Parvathi Koodathil Basrur (September 15, 1929 – November 10, 2012) was an Indian-born Canadian veterinary scientist. She was the first woman appointed to the faculty of the Ontario Veterinary College, where she worked from 1959 until her retirement in 1995.

== Early life and education ==
Basrur was born in Cheruvathur, Kerala. She earned a bachelor's degree in biology and a master's degree in cytology at the University of Mysore. She began doctoral studies at the Research Institute of Bangalore, but moved to Canada in 1955 and completed her Ph.D. at the University of Toronto.

== Career ==
Basrur became Assistant Professor at the University of Guelph's Ontario Veterinary College in 1959, the first woman on the college's faculty. She was promoted to full professor in 1967, and retired as professor emeritus in 1995. Basrur worked with the Canadian International Development Agency on improving livestock breeding and production.
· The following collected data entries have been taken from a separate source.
[config.mk]
export PLATFORM = sky130hd
export DESIGN_NAME = pet_memmap
export DESIGN_NICKNAME = d
export VERILOG_FILES = /design/src/rtl/pet_memmap.sv
export SDC_FILE = /design/constraint.sdc
export NUM_CORES = 1
export LEC_CHECK = 0
export CAP_MARGIN = 20
export CORE_MARGIN = 3
export CORE_UTILIZATION = 28
export DETAILED_ROUTE_END_ITERATION = 6
export PLACE_DENSITY_LB_ADDON = 0.2
export SETUP_SLACK_MARGIN = 0.2
export SYNTH_ARGS = -nofsm -noshare
export SYNTH_HDL_FRONTEND = slang
export SYNTH_SLANG_ARGS = --single-unit
[constraint.sdc]
create_clock -name clk -period 1.77 [get_ports clk]
set_input_delay 0.354 -clock clk [delete_from_list [all_inputs] [get_ports clk]]
set_output_delay 0.354 -clock clk [all_outputs]
set_load 0.01 [all_outputs]
[src/rtl/pet_memmap.sv]
`default_nettype none
// +------------------------------------------------------------------------+
// | Module : pet_memmap                                                     |
// | Brief  : PET 2001/3032/4032/8096 memory-map controller. Decodes the CPU |
// |          address onto RAM/ROM/VRAM/I-O, implements the 8096 bank-      |
// |          switched expansion with its $FFF0 control register, and a     |
// |          4-phase DMA port that owns the memory ports while the CPU is  |
// |          halted.                                                       |
// | Rev    : 1.0  initial release                                          |
// +------------------------------------------------------------------------+
module pet_memmap #(
  parameter int RAM_KB  = 32,   // base RAM size in KB (8, 16 or 32)
  parameter int EXP_EN  = 0,    // 1 = 8096 expansion + $FFF0 register
  parameter int VRAM_AW = 10    // 10 = 40-column, 11 = 80-column
) (
  input  logic               clk,
  input  logic               reset_n,
  input  logic               ce_1m,
  // CPU bus
  input  logic [15:0]        addr,
  input  logic [7:0]         data_in,
  input  logic               we,
  output logic [7:0]         data_out,
  input  logic               cpu_halt,
  // RAM port
  output logic [16:0]        ram_addr,
  output logic [7:0]         ram_din,
  output logic               ram_we,
  input  logic [7:0]         ram_q,
  // ROM port (write side is only used for DMA uploads)
  output logic [14:0]        rom_addr,
  output logic [7:0]         rom_din,
  output logic               rom_we,
  input  logic [7:0]         rom_q,
  // VRAM CPU port
  output logic [VRAM_AW-1:0] vram_addr,
  output logic [7:0]         vram_din,
  output logic               vram_we,
  input  logic [7:0]         vram_q,
  // I/O block
  output logic               io_cs,
  input  logic [7:0]         io_q,
  // DMA port
  input  logic [16:0]        dma_addr,
  input  logic [7:0]         dma_din,
  input  logic               dma_we,
  input  logic               dma_req,
  output logic               dma_ack,
  output logic [7:0]         dma_dout,
  // control register
  output logic [7:0]         ctrl
);

  // Base RAM occupies $0000 up to (but excluding) this address.
  localparam logic [16:0] c_ram_bytes = 17'(RAM_KB * 1024);

  // Read-source codes carried alongside the 1-clk memory latency.
  localparam logic [2:0] c_src_ram  = 3'd0;
  localparam logic [2:0] c_src_vram = 3'd1;
  localparam logic [2:0] c_src_rom  = 3'd2;
  localparam logic [2:0] c_src_io   = 3'd3;
  localparam logic [2:0] c_src_open = 3'd4;

  typedef enum logic [1:0] {
    ST_IDLE   = 2'd0,
    ST_ACCESS = 2'd1,
    ST_ACK    = 2'd2
  } dma_state_t;

  dma_state_t  state_q, state_d;
  logic [7:0]  ctrl_q, ctrl_d;
  logic [2:0]  src_q, src_d;
  logic [7:0]  open_q, open_d;
  logic [7:0]  data_out_q, data_out_d;
  logic [7:0]  dma_dout_q, dma_dout_d;
  logic        dma_ack_q, dma_ack_d;

  logic        w_ctrl_sel;
  logic        w_exp_on;
  logic        w_in_vram_win;
  logic        w_in_io_win;
  logic        w_sel_ram;
  logic        w_sel_vram;
  logic        w_sel_io;
  logic        w_wr_ok;
  logic [2:0]  w_src;
  logic [16:0] w_cpu_ram_addr;
  logic        w_dma_own;
  logic        w_cpu_wr;

  // The $FFF0 register only exists on the expansion build; otherwise
  // ctrl can never be written and the expansion decode stays dormant.
  generate
    if (EXP_EN != 0) begin : g_exp
      assign w_ctrl_sel = (addr == 16'hFFF0);
    end else begin : g_no_exp
      assign w_ctrl_sel = 1'b0;
    end
  endgenerate

  assign w_exp_on      = ctrl_q[7];
  assign w_in_vram_win = (addr[15:12] == 4'h8);
  assign w_in_io_win   = (addr[15:11] == 5'b11101);   // $E800-$EFFF

  // DMA takes the memory ports as soon as a request is accepted so the
  // read data is ready by the time the FSM leaves ACCESS.
  assign w_dma_own = (state_q != ST_IDLE) || (dma_req && cpu_halt);
  assign w_cpu_wr  = we && ce_1m && !w_dma_own;

  // CPU address decode: target select, write permission and RAM mapping.
  always_comb begin
    w_sel_ram      = 1'b0;
    w_sel_vram     = 1'b0;
    w_sel_io       = 1'b0;
    w_wr_ok        = 1'b0;
    w_src          = c_src_open;
    w_cpu_ram_addr = {2'b00, addr[14:0]};
    if (w_exp_on && addr[15]) begin
      if (ctrl_q[5] && w_in_vram_win) begin
        w_sel_vram = 1'b1;
        w_src      = c_src_vram;
      end else if (ctrl_q[6] && w_in_io_win) begin
        w_sel_io = 1'b1;
        w_src    = c_src_io;
      end else begin
        // Upper 32K is split into two 16K windows, each with its own bank bit
        // and write-protect bit.
        w_sel_ram      = 1'b1;
        w_src          = c_src_ram;
        w_cpu_ram_addr = {1'b1, addr[14], (addr[14] ? ctrl_q[3] : ctrl_q[2]), addr[13:0]};
        w_wr_ok        = addr[14] ? !ctrl_q[1] : !ctrl_q[0];
      end
    end else if (!addr[15]) begin
      if ({1'b0, addr} < c_ram_bytes) begin
        w_sel_ram = 1'b1;
        w_wr_ok   = 1'b1;
        w_src     = c_src_ram;
      end
    end else if (w_in_vram_win) begin
      w_sel_vram = 1'b1;
      w_src      = c_src_vram;
    end else if (w_in_io_win) begin
      w_sel_io = 1'b1;
      w_src    = c_src_io;
    end else begin
      w_src = c_src_rom;
    end
  end

  // Memory port drive: CPU by default, DMA while it owns the bus; no write
  // enable ever leaves the block while reset is asserted.
  always_comb begin
    ram_addr  = w_cpu_ram_addr;
    ram_din   = data_in;
    ram_we    = w_cpu_wr && w_sel_ram && w_wr_ok && !w_ctrl_sel;
    rom_addr  = addr[14:0];
    rom_din   = dma_din;
    rom_we    = 1'b0;
    vram_addr = addr[VRAM_AW-1:0];
    vram_din  = data_in;
    vram_we   = w_cpu_wr && w_sel_vram && !w_ctrl_sel;
    io_cs     = w_sel_io && !w_dma_own;
    if (w_dma_own) begin
      ram_addr = dma_addr;
      ram_din  = dma_din;
      rom_addr = dma_addr[14:0];
      ram_we   = (state_q == ST_ACCESS) && dma_we && dma_addr[16];
      rom_we   = (state_q == ST_ACCESS) && dma_we && !dma_addr[16];
      vram_we  = 1'b0;
    end
    if (!reset_n) begin
      ram_we  = 1'b0;
      rom_we  = 1'b0;
      vram_we = 1'b0;
    end
  end

  // Next-state logic: ctrl load, read pipeline and DMA handshake FSM.
  always_comb begin
    ctrl_d     = ctrl_q;
    src_d      = w_src;
    open_d     = addr[15:8];
    state_d    = state_q;
    dma_dout_d = dma_dout_q;

    if (w_cpu_wr && w_ctrl_sel) begin
      ctrl_d = data_in;
    end

    case (src_q)
      c_src_ram:  data_out_d = ram_q;
      c_src_vram: data_out_d = vram_q;
      c_src_rom:  data_out_d = rom_q;
      c_src_io:   data_out_d = io_q;
      default:    data_out_d = open_q;
    endcase

    case (state_q)
      ST_IDLE: begin
        if (dma_req && cpu_halt) begin
          state_d = ST_ACCESS;
        end
      end
      ST_ACCESS: begin
        // Address was presented one clk earlier, so q is already valid here.
        state_d    = ST_ACK;
        dma_dout_d = dma_addr[16] ? ram_q : rom_q;
      end
      ST_ACK: begin
        if (!dma_req) begin
          state_d = ST_IDLE;
        end
      end
      default: state_d = ST_IDLE;
    endcase

    dma_ack_d = (state_d == ST_ACK);
  end

  // State registers with synchronous active-low reset.
  always_ff @(posedge clk) begin
    if (!reset_n) begin
      state_q    <= ST_IDLE;
      ctrl_q     <= 8'h00;
      src_q      <= c_src_open;
      open_q     <= 8'h00;
      data_out_q <= 8'h00;
      dma_dout_q <= 8'h00;
      dma_ack_q  <= 1'b0;
    end else begin
      state_q    <= state_d;
      ctrl_q     <= ctrl_d;
      src_q      <= src_d;
      open_q     <= open_d;
      data_out_q <= data_out_d;
      dma_dout_q <= dma_dout_d;
      dma_ack_q  <= dma_ack_d;
    end
  end

  assign data_out = data_out_q;
  assign dma_dout = dma_dout_q;
  assign dma_ack  = dma_ack_q;
  assign ctrl     = ctrl_q;

endmodule
`default_nettype wire
# After elaboration in Yosys (flattened, before gate mapping)
# Cells that the tools add are included.
[totals]
reg_bits = 30
inputBits = 88
out_inout_bits = 95
wordCells = 56
[classes]
n_lt_le_gt_ge = 1
eq_ne = 8
mux = 25
reduce_logical = 16
[op_table]
columns = ["cell", "n"]
rows = [
  ["8-bit case mux with 4 select lines", 1],
  ["17-bit 2-to-1 mux", 1],
  ["16-bit less-than comparator, second input constant", 1],
  ["8-bit 2-to-1 mux", 2],
  ["15-bit 2-to-1 mux", 1],
  ["1-bit 2-to-1 mux", 14],
  ["1-bit logical AND", 10],
  ["3-bit by 2-bit == test with 1-bit output, second input constant", 2],
  ["2-bit 2-to-1 mux", 3],
  ["3-bit 2-to-1 mux", 2],
  ["2-bit case mux with 3 select lines", 1],
  ["5-bit == test, second input constant", 1],
  ["2-bit == test, second input constant", 2],
  ["4-bit == test, second input constant", 1],
  ["3-bit by 1-bit == test with 1-bit output, second input constant", 1],
  ["3-bit logical NOT", 1],
  ["2-bit by 1-bit == test with 1-bit output, second input constant", 1],
  ["1-bit logical NOT", 2],
  ["2-bit logical NOT", 1],
  ["2-bit nonzero test", 1],
  ["1-bit logical OR", 1],
]

# Logic depth before layout (Yosys ltp)
# Gate-level depths: netlist of the first run.
[depth]
word_depth = 8
ltp_mapped = 5
depth_no_buf = 3

# Least setup slack after synthesis of the first run
# OpenSTA, ideal clock, no wires.
[synth_path]
path_type = "input port to output port"
startpoint = "input port cpu_halt"
endpoint = "output port rom_addr[0]"
t_arrival_ns = 1.526
required_time_ns = 1.416
setup_slack_ns = -0.110
stages = 4
path_buffers = 2
cell_sequence = "a211oi_4 -> buf_4 -> mux2_2 -> buf_4"
[synth_via]
elab_chain_len = 3
[synth_rtl]
columns = ["element", "line", "text"]
rows = [
  ["start: declaration", "24", "input logic cpu_halt,"],
  ["1-bit logical AND", "107", "assign w_dma_own = (state_q != ST_IDLE) || (dma_req && cpu_halt);"],
  ["1-bit logical OR", "107", ""],
  ["15-bit 2-to-1 mux", "163", "if (w_dma_own) begin"],
  ["end: declaration", "31", "output logic [14:0] rom_addr,"],
]
# No other way between the ends.

# Final worst setup path of the first run
[layout_path]
startpoint = "register state_q[1]"
endpoint = "output port rom_addr[5]"
[layout_via]
elab_chain_len = 3
[layout_rtl]
columns = ["element", "line", "text"]
rows = [
  ["start: declaration", "70", "dma_state_t state_q, state_d;"],
  ["start signal: assignment", "231", "state_q <= state_d;"],
  ["2-bit nonzero test", "107", ""],
  ["1-bit logical OR", "107", ""],
  ["15-bit 2-to-1 mux", "163", ""],
]
# No other way between the ends.

==> out/qor.csv, run 1 <==
metric;value;unit
detail_route.first_pass.iterations;4;
critPathLaunchType;flip-flop;
grt_max_degree;18;
postRouteWirelength;7.52;mm
finalCritPeriodShare;117;%
routabilityCongestion;0.799;
post_route_setup_tns;-10.78;ns
timing.critical_path.required;1.42;ns
antenna-diode-count;0;
cp_slowest_cell;sky130_fd_sc_hd__dfxtp_2;
cts-buffers-inserted;5;
clock-root-buffer;sky130_fd_sc_hd__clkbuf_8;
timing_worst_slew_pin_value;0.510;ns
average_vias_per_placed_instance;4.44;
drc;0;
final.hold.worst_slack;0.460;ns
port_buffers;174;
failed_checks;setup timing;
setup_ws_final;-0.293;ns
postLayoutCoreUtil;58.4;%
grt_first_pass_wirelength;11.6;mm
fmaxAchievable;485;MHz
tritoncts;done;
cts.htree.levels;2;
grt_remaining_overflow;0;
post_drt_wl_per_cell;15.9;µm
numPlacedInstances;458;
worstPathCellList;a211oi_4 > buf_4 > buf_12 > buf_12 > mux2_4 > buf_6;
report.final.hold_viol_count;0;
layout_min_cycle_time;2.06;ns
pwr_density_cell;550;mW/mm²
fp.dieH;91.1;µm
post_synth_num_cell_types;32;
flow.area_growth_from_synthesis;99.0;%
grt_pass1_vias;2244;
chipWidth;91.1;µm
dp.final_hpwl;6.05;mm
clkSlewWorstSetupHoldPaths;0.05;ns
design.portCount;183;
rsz_0062_raised_after_global_routing;yes;
initial_utilization;29.3;%
setup.worst_path.end_class;output port;
yosys.area.top_type_share;29.6;%
worst-path-buf-inv;4;
timing.max_slew.rel_slack;65.9;%
layoutNonFillerInstCount;472;
syn_area;0.00203;mm²
design.final.nets;464;
arrival;1.71;ns
groute.usage.overall;17.5;%
portion_of_the_post_synthesis_area_used_by_sequential_elements;29.6;%
clkLatencyLatePin;0.27;ns
placementRows;30;
design.core.area;0.00691;mm²
fill_cells;658;
detailedRoute.firstIterationViolations;55;
ir_worst_vdd;0.238;mV
numClockSinks;30;
power_leakage;0.00178;µW
layout-drive-gt1-share;33.5;%
max-clock-path-buffers;2;
launch_instance_of_the_worst_min_delay_path;addr[9];
worst_path_dominant_cell_family;buffers and inverters;
ys_top_cells_by_area;sky130_fd_sc_hd__dfxtp_1, sky130_fd_sc_hd__buf_4, sky130_fd_sc_hd__mux2_2;
rr_startpoint;src_q[1];
via_total_after_detailed_routing;2098;
antenna_found_initial;0;
run_status;finished with violations;
syn_inst;211;
path_max_fanout;7;
worst-setup-path-type;reg2out;
cts_hold_buffers;0;
yosysTopAreaCell;sky130_fd_sc_hd__dfxtp_1;
crit_path_max_incr_delay;0.33;ns
route.antenna.remaining_nets;0;
timing.max_cap.violations;0;
setup_violating_endpoint_count_in_the_final_report;42;
final_max_slew_viol_count;0;
synth-seq-cells;30;
cp-startpoint;state_q[1];
avgSynthCellArea;9.60;µm²
worst_clock_skew;0.00496;ns
yosysWarnings;0;
hp-class;in2reg;
worst_path_most_repeated_cell;sky130_fd_sc_hd__buf_12;
die_area;0.00829;mm²
## where the power goes
part / leakage [µW] / switching, µW / internal, µW
combinational: 0.00149 / 369 / 626
clock: 0.0000383 / 219 / 269
sequential: 0.000249 / 18.1 / 715
## logic make-up (layout without fill, tap and decap cells)
group	count (synthesis)	count (layout)	share of synthesized area, %
other	1	8	0.185
AND/OR/NAND/NOR	43	43	13.3
flip-flops	30	30	29.6
AO/OA/AOI/OAI	26	26	11.9
multiplexers	40	40	21.8
buffers and inverters	71	229	23.2
## worst reg2reg max path: cells and delay by family, from the launching register on
kind	cells	cell delay [ns]
flops	1	0.50
compound gates	2	0.64
simple gates	1	0.21
## sequential cells by signal (all words and copies together), names as in the netlist
signal and count:
data_out 8, dma_ack 1, dma_dout 8, open_q 8, src_q 3, state_q 2
## what timing repair did
action	CTS	global route
setup buffers	3	2
gates resized for setup	258	23
endpoints found under the setup margin	70	49
gates cloned	2	0
pin swaps	1	3
hold endpoints to repair	0	0
## area by class of cell
class | count | area, µm² | area share [%]
Timing Repair Buffer | 211 | 2070 | 51.3
Multi-Input combinational cell | 117 | 1120 | 27.8
Sequential cell | 30 | 604 | 15.0
Tap cell | 96 | 120 | 2.98
Clock buffer | 7 | 76.3 | 1.89
Inverter | 11 | 41.3 | 1.02
## metrics by stage
stage / total power, µW / worst slack (ns) / instance area [µm²]
after floorplan: 1210 / -0.0358 / 2190
after global placement: 1680 / -0.820 / 3810
after detailed placement: 1680 / -0.860 / 3810
after CTS: 2210 / -0.277 / 3950
after global routing: 2340 / -0.330 / 4030
final: 2220 / -0.293 / 4030
## synth_stat cells
| master | count |
|---|---|
| sky130_fd_sc_hd__buf_4 | 50 |
| sky130_fd_sc_hd__dfxtp_1 | 30 |
| sky130_fd_sc_hd__mux2_2 | 23 |
| sky130_fd_sc_hd__mux2i_1 | 16 |
| sky130_fd_sc_hd__nor2_1 | 14 |
| sky130_fd_sc_hd__inv_1 | 11 |
| sky130_fd_sc_hd__a211oi_1 | 8 |
| sky130_fd_sc_hd__and2_1 | 8 |
| sky130_fd_sc_hd__a221oi_1 | 7 |
| sky130_fd_sc_hd__o311a_1 | 7 |
| sky130_fd_sc_hd__buf_2 | 5 |
| sky130_fd_sc_hd__nor2b_1 | 4 |
| sky130_fd_sc_hd__nor4bb_1 | 4 |
| sky130_fd_sc_hd__clkbuf_1 | 3 |
| sky130_fd_sc_hd__nor4b_1 | 3 |
| sky130_fd_sc_hd__nand3_1 | 2 |
| sky130_fd_sc_hd__a211oi_4 | 1 |
| sky130_fd_sc_hd__a21oi_1 | 1 |
| sky130_fd_sc_hd__and4b_1 | 1 |
| sky130_fd_sc_hd__buf_6 | 1 |
| sky130_fd_sc_hd__clkbuf_2 | 1 |
| sky130_fd_sc_hd__conb_1 | 1 |
| sky130_fd_sc_hd__mux4_2 | 1 |
| sky130_fd_sc_hd__nand2_1 | 1 |
| sky130_fd_sc_hd__nand2b_1 | 1 |
| sky130_fd_sc_hd__nand3_4 | 1 |
| sky130_fd_sc_hd__nor3_1 | 1 |
| sky130_fd_sc_hd__nor3_2 | 1 |
| sky130_fd_sc_hd__nor3b_1 | 1 |
| sky130_fd_sc_hd__o21a_1 | 1 |
| sky130_fd_sc_hd__o32ai_2 | 1 |
| sky130_fd_sc_hd__or3_1 | 1 |
## final timing paths
kind | to | slack, ns | cells past startpoint
worst max-delay path | rom_addr[5] | -0.29 | 6
worst min-delay path | open_q[1] | 0.46 | 3
worst max register to register | data_out[1] | 0.37 | 3
worst min register to register | data_out[2] | 0.49 | 2
## cell usage in the layout, fill, tap and decap left out, drive strengths merged, types with 2 or more instances in the layout
| cell | count |
|---|---|
| and2 | 8 |
| dfxtp | 30 |
| a211oi | 9 |
| inv | 11 |
| nor3 | 2 |
| conb | 8 |
| nor2 | 14 |
| dlygate4sd2 | 24 |
| nand3 | 3 |
| nor4bb | 4 |
| mux2i | 16 |
| clkbuf | 9 |
| clkdlybuf4s50 | 99 |
| nor4b | 3 |
| a221oi | 7 |
| o311a | 7 |
| buf | 81 |
| clkdlybuf4s15 | 4 |
| mux2 | 23 |
| nor2b | 4 |
## per-layer routing
layer / up-vias / global-route usage, % / part of all wire [%]
met1: 944 / 19.0 / 38
met4: 0 / 4.77 / 1.8
met5: - / 0 / 0
li1: 1026 / - / -
met2: 119 / 32.1 / 52
met3: 9 / 5.80 / 9.0
No activity file was read; power rests on OpenSTA's default activity.
==> run 2, diff against run 1 <==
--- a/config.mk
+++ b/config.mk
@@ -5,7 +5,6 @@
 export SDC_FILE = /design/constraint.sdc
 export NUM_CORES = 1
 export LEC_CHECK = 0
-export CAP_MARGIN = 20
 export CORE_MARGIN = 3
 export CORE_UTILIZATION = 28
 export DETAILED_ROUTE_END_ITERATION = 6
==> results of run 2 <==
Final layout, timing and power as in run 1 (identical DEF).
Her research was published in academic journals including Nature, Cell, Canadian Journal of Zoology, Biology of Reproduction, Animal Reproduction Science, Canadian Journal of Veterinary Research, Cancer Research, and Canadian Journal of Comparative Medicine.

Basrur was made a Member of the Order of Canada in 2004. She was also honored with a Queen's Jubilee Award, and the University of Guelph Medal of Merit, the YMCA-YWCA Woman of Distinction Award for Life Time Achievement, and the Norden Award for Distinguished Teaching.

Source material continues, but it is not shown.